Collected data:
□ □ □ □ □
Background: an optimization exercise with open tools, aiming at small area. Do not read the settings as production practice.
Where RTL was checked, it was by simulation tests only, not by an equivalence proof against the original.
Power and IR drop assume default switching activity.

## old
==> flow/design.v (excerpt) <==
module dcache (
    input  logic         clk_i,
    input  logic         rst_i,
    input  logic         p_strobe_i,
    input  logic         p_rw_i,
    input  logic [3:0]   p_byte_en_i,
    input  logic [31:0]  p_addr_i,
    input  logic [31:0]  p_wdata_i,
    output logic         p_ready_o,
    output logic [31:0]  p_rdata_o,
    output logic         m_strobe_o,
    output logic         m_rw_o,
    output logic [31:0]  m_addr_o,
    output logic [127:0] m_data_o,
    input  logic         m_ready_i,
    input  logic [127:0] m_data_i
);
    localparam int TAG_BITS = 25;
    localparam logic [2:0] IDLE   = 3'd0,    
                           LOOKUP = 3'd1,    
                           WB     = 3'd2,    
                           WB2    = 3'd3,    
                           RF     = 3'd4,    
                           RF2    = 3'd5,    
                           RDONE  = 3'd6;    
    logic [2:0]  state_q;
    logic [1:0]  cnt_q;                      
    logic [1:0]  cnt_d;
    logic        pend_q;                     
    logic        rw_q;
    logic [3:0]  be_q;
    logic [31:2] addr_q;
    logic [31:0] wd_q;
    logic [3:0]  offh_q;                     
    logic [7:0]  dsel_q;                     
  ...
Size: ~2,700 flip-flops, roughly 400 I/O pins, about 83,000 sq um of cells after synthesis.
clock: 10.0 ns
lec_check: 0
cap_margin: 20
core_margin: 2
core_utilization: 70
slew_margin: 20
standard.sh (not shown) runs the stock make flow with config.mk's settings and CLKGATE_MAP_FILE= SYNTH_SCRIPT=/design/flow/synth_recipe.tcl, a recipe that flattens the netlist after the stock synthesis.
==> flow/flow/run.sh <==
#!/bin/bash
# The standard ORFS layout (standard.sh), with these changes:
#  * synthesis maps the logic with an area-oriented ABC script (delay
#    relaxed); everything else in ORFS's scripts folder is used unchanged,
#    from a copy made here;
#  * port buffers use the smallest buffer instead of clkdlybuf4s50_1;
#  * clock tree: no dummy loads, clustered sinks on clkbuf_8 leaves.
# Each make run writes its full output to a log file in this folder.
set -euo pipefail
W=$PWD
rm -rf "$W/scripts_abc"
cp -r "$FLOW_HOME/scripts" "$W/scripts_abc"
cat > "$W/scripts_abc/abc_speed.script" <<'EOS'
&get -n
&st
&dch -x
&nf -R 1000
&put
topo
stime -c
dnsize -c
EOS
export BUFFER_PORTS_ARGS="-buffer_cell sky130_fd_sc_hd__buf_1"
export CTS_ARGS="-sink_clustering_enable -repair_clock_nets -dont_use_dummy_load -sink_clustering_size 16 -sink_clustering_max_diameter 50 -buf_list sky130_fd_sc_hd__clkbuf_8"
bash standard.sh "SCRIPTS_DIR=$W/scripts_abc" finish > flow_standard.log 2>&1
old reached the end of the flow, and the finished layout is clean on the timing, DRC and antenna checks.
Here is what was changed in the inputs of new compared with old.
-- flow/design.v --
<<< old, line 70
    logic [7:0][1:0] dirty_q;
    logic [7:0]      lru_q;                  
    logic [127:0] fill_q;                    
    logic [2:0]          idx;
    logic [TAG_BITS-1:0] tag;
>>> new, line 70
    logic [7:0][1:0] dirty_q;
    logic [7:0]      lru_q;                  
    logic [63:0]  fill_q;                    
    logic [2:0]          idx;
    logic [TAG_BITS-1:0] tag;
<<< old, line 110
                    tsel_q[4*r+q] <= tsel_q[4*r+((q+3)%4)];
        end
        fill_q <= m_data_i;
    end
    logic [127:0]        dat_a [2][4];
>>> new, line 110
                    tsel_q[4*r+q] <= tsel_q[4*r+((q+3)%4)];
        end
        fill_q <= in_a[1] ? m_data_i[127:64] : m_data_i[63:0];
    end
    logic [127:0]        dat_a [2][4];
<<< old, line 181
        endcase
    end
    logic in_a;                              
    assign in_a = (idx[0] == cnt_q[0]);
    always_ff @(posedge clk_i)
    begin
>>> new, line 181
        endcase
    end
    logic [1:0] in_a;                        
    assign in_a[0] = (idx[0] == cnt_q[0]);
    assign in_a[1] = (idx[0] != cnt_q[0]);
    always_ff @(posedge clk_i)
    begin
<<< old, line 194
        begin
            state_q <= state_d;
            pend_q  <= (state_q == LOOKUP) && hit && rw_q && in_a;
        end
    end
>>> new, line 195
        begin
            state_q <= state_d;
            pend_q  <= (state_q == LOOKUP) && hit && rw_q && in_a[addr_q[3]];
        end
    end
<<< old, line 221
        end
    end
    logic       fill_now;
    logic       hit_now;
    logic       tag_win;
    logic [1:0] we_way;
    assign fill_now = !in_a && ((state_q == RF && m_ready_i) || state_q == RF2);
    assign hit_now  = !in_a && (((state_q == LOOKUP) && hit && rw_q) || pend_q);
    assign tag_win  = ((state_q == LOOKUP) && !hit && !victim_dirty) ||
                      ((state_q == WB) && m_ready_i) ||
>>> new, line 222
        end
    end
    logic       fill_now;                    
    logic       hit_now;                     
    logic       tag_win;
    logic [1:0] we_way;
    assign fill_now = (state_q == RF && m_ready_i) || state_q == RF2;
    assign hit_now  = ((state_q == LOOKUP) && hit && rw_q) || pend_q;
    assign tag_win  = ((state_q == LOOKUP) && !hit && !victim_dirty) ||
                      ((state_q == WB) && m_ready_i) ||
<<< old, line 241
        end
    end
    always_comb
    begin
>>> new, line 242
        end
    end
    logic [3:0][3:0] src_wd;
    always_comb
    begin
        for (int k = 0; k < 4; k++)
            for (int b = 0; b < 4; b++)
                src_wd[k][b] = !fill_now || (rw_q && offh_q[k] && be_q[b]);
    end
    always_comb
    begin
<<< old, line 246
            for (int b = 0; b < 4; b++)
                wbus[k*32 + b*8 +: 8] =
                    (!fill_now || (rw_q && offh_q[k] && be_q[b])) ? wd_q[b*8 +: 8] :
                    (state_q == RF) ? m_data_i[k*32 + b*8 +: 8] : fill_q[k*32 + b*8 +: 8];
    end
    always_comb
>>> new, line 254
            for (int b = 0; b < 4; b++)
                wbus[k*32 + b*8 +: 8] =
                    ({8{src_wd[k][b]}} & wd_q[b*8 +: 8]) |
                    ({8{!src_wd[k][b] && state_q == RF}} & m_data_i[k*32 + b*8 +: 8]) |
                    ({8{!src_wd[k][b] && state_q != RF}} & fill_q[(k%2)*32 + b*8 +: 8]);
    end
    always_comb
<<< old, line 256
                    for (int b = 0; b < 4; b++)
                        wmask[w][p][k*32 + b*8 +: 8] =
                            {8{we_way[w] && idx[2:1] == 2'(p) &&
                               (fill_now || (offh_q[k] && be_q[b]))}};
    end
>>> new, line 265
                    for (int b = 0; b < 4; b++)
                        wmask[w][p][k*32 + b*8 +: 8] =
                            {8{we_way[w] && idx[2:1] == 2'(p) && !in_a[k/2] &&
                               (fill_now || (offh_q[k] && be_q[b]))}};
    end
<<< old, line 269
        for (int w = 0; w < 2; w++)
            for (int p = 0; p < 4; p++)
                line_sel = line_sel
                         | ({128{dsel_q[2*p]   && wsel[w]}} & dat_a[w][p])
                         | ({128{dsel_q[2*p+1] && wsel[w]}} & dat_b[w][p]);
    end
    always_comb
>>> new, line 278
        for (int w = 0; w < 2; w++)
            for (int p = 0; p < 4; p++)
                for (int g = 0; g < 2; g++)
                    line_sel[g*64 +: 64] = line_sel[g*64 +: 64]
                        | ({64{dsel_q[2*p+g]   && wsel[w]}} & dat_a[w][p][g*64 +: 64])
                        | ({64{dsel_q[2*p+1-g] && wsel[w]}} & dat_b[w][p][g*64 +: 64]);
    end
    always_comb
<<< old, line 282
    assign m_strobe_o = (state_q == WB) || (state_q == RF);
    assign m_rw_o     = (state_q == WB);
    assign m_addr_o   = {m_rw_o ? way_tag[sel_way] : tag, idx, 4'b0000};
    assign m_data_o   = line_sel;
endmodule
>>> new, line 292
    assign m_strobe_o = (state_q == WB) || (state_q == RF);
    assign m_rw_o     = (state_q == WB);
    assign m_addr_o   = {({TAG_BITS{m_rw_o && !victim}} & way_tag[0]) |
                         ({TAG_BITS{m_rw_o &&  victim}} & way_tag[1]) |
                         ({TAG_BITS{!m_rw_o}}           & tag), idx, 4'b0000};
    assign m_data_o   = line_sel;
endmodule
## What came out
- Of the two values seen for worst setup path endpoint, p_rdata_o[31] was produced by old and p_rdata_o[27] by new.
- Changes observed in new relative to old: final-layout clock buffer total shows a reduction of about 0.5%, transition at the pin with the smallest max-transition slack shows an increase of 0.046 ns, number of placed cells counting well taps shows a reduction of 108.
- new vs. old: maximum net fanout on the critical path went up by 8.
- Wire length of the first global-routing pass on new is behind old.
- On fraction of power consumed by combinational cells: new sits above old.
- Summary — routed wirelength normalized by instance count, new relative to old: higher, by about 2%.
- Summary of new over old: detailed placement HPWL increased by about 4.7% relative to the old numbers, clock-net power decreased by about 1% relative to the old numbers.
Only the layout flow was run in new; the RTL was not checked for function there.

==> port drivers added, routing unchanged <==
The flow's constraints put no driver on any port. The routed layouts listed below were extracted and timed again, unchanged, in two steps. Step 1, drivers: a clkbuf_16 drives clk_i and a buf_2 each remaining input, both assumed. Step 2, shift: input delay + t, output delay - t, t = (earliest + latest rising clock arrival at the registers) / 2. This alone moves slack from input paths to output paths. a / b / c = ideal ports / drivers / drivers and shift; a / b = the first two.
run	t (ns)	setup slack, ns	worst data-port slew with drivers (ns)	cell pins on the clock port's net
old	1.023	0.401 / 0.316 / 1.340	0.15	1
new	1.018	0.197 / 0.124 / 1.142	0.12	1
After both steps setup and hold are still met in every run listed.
□ □ □ □ □
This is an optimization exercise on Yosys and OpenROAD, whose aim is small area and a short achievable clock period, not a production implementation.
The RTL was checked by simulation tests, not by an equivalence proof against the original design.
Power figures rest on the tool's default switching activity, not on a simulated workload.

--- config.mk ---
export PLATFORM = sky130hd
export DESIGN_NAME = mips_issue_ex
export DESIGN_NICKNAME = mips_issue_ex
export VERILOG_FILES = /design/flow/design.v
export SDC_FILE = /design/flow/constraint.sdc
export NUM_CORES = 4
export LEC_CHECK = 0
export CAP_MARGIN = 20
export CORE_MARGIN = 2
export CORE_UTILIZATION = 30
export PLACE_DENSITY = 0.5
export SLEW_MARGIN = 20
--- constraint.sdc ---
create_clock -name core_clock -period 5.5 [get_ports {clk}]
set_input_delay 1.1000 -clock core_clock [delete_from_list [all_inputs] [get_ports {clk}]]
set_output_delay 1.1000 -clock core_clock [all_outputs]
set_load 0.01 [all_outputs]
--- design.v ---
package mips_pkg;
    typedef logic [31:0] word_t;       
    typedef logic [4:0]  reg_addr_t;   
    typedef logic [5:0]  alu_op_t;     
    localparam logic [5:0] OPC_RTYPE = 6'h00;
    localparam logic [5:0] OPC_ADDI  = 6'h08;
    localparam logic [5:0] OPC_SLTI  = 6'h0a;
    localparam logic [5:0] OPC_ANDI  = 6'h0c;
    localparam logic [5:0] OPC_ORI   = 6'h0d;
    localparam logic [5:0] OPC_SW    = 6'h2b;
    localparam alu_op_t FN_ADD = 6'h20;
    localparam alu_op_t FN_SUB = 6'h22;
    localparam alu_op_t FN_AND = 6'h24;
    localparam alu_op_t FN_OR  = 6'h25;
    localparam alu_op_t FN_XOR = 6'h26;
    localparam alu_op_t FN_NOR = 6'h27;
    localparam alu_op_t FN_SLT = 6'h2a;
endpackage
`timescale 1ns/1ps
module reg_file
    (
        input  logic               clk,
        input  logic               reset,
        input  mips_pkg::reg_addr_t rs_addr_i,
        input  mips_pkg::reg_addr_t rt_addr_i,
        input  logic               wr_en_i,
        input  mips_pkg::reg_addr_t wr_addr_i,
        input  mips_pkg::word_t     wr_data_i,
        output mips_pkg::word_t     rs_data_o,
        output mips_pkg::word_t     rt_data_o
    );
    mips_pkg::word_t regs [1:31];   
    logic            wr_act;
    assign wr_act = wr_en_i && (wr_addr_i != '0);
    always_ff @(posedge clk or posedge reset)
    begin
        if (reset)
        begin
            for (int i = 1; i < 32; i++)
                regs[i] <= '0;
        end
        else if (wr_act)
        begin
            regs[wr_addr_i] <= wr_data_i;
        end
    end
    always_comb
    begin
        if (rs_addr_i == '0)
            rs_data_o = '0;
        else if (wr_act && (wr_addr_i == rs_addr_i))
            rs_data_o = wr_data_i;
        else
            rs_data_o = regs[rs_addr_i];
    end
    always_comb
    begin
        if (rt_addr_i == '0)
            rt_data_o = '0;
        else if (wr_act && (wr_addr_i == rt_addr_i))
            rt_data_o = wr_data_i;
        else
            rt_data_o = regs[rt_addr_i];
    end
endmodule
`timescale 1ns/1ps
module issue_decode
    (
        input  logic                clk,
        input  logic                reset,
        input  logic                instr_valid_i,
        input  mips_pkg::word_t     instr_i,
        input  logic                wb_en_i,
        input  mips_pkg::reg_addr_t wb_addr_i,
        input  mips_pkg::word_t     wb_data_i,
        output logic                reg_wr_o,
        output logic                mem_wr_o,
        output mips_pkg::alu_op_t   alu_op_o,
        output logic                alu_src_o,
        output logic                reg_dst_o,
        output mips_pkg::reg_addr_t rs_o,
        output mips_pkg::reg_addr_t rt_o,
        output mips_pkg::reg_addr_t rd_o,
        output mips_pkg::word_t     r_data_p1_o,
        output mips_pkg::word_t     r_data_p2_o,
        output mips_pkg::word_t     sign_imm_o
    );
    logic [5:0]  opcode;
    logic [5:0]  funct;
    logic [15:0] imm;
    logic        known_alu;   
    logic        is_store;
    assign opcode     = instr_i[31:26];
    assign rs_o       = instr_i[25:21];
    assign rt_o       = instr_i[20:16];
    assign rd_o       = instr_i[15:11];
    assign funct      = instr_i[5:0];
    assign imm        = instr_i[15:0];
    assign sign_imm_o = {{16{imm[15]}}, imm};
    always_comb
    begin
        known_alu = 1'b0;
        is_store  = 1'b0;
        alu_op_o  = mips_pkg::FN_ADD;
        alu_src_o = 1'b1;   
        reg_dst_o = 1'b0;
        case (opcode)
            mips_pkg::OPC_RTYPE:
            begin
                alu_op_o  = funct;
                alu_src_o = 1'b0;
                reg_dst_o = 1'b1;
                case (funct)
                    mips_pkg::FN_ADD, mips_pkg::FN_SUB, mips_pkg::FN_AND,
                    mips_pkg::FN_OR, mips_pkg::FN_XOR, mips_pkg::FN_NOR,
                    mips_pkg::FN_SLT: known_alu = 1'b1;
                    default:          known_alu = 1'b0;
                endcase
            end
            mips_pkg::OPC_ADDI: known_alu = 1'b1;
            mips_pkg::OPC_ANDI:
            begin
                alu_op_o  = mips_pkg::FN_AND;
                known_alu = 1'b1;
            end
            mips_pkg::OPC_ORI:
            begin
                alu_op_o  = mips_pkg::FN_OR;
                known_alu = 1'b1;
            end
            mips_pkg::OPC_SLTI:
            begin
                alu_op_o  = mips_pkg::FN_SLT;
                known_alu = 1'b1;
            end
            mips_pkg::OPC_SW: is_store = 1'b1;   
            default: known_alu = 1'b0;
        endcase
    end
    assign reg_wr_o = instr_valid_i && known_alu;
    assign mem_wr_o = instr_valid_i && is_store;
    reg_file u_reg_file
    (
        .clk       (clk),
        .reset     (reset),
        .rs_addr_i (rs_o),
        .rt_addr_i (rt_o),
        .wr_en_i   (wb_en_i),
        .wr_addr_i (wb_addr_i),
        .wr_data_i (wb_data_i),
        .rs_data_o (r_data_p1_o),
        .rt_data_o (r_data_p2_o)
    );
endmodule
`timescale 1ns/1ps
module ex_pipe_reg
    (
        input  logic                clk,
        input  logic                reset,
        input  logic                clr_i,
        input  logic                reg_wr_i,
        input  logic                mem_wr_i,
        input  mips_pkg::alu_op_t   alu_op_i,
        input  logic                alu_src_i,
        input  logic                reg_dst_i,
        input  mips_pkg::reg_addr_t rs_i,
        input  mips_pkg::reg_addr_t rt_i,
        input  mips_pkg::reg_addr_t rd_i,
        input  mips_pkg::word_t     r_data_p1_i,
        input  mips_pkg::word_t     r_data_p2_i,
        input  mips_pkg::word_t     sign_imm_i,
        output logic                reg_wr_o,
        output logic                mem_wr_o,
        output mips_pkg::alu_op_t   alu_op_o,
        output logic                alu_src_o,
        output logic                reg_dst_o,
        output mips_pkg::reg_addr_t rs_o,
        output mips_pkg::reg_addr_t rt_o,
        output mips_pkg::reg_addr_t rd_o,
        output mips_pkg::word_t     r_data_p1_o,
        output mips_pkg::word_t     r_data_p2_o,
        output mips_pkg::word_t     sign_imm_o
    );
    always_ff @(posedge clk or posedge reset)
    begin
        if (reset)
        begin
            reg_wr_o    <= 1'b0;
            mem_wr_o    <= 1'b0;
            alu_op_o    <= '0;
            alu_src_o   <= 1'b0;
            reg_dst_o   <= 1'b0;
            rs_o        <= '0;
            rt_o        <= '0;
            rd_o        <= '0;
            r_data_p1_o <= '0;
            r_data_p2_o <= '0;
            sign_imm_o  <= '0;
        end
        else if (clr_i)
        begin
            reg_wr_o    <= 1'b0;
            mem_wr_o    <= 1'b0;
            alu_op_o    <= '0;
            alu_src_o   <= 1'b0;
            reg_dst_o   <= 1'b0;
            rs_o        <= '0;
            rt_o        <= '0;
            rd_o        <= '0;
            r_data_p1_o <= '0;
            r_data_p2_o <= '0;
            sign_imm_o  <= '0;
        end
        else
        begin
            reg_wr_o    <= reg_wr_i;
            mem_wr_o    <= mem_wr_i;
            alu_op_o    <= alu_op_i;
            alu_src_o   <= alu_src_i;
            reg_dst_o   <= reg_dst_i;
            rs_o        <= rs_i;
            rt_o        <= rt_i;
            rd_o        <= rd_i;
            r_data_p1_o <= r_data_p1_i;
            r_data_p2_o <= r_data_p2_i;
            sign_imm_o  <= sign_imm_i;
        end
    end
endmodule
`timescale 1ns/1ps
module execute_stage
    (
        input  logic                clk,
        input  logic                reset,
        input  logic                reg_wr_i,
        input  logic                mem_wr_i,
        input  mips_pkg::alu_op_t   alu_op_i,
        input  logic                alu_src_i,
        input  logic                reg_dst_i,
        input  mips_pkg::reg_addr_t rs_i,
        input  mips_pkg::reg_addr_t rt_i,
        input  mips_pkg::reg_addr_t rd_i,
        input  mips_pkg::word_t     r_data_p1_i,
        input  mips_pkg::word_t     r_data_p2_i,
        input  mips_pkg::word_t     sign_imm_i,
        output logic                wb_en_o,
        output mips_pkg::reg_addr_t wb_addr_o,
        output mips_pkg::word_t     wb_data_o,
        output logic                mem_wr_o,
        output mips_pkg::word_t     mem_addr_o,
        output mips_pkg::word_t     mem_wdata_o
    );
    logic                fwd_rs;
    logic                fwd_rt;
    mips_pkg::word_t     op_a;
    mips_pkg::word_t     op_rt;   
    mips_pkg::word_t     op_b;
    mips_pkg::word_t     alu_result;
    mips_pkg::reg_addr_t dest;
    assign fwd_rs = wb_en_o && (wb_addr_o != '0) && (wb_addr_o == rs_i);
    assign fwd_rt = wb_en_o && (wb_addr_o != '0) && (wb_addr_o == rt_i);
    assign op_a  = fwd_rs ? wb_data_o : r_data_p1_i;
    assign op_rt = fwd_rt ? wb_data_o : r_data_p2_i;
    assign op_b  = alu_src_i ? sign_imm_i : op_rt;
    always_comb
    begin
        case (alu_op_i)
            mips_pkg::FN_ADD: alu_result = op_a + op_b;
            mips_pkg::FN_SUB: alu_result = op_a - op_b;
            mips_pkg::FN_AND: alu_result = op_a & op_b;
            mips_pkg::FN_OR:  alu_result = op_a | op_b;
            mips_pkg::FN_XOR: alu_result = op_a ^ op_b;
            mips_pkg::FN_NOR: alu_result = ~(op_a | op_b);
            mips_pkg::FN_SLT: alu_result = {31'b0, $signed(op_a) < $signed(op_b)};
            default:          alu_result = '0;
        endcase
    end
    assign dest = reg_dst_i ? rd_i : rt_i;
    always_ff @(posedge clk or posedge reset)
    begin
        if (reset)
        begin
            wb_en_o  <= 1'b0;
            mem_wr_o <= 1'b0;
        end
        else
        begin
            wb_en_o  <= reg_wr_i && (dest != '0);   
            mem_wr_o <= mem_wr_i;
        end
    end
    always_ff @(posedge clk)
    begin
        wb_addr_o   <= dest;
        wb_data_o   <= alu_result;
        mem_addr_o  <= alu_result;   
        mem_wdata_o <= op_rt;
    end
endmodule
□ □ □ □ □
TASK PROMPT:
Above are the records; copy exactly the lines from the line with "Background: an optimization" through the line with "logic [31:0] wd_q;", both included.

ANSWER SECTION:
Background: an optimization exercise with open tools, aiming at small area. Do not read the settings as production practice.
Where RTL was checked, it was by simulation tests only, not by an equivalence proof against the original.
Power and IR drop assume default switching activity.

## old
==> flow/design.v (excerpt) <==
module dcache (
    input  logic         clk_i,
    input  logic         rst_i,
    input  logic         p_strobe_i,
    input  logic         p_rw_i,
    input  logic [3:0]   p_byte_en_i,
    input  logic [31:0]  p_addr_i,
    input  logic [31:0]  p_wdata_i,
    output logic         p_ready_o,
    output logic [31:0]  p_rdata_o,
    output logic         m_strobe_o,
    output logic         m_rw_o,
    output logic [31:0]  m_addr_o,
    output logic [127:0] m_data_o,
    input  logic         m_ready_i,
    input  logic [127:0] m_data_i
);
    localparam int TAG_BITS = 25;
    localparam logic [2:0] IDLE   = 3'd0,    
                           LOOKUP = 3'd1,    
                           WB     = 3'd2,    
                           WB2    = 3'd3,    
                           RF     = 3'd4,    
                           RF2    = 3'd5,    
                           RDONE  = 3'd6;    
    logic [2:0]  state_q;
    logic [1:0]  cnt_q;                      
    logic [1:0]  cnt_d;
    logic        pend_q;                     
    logic        rw_q;
    logic [3:0]  be_q;
    logic [31:2] addr_q;
    logic [31:0] wd_q;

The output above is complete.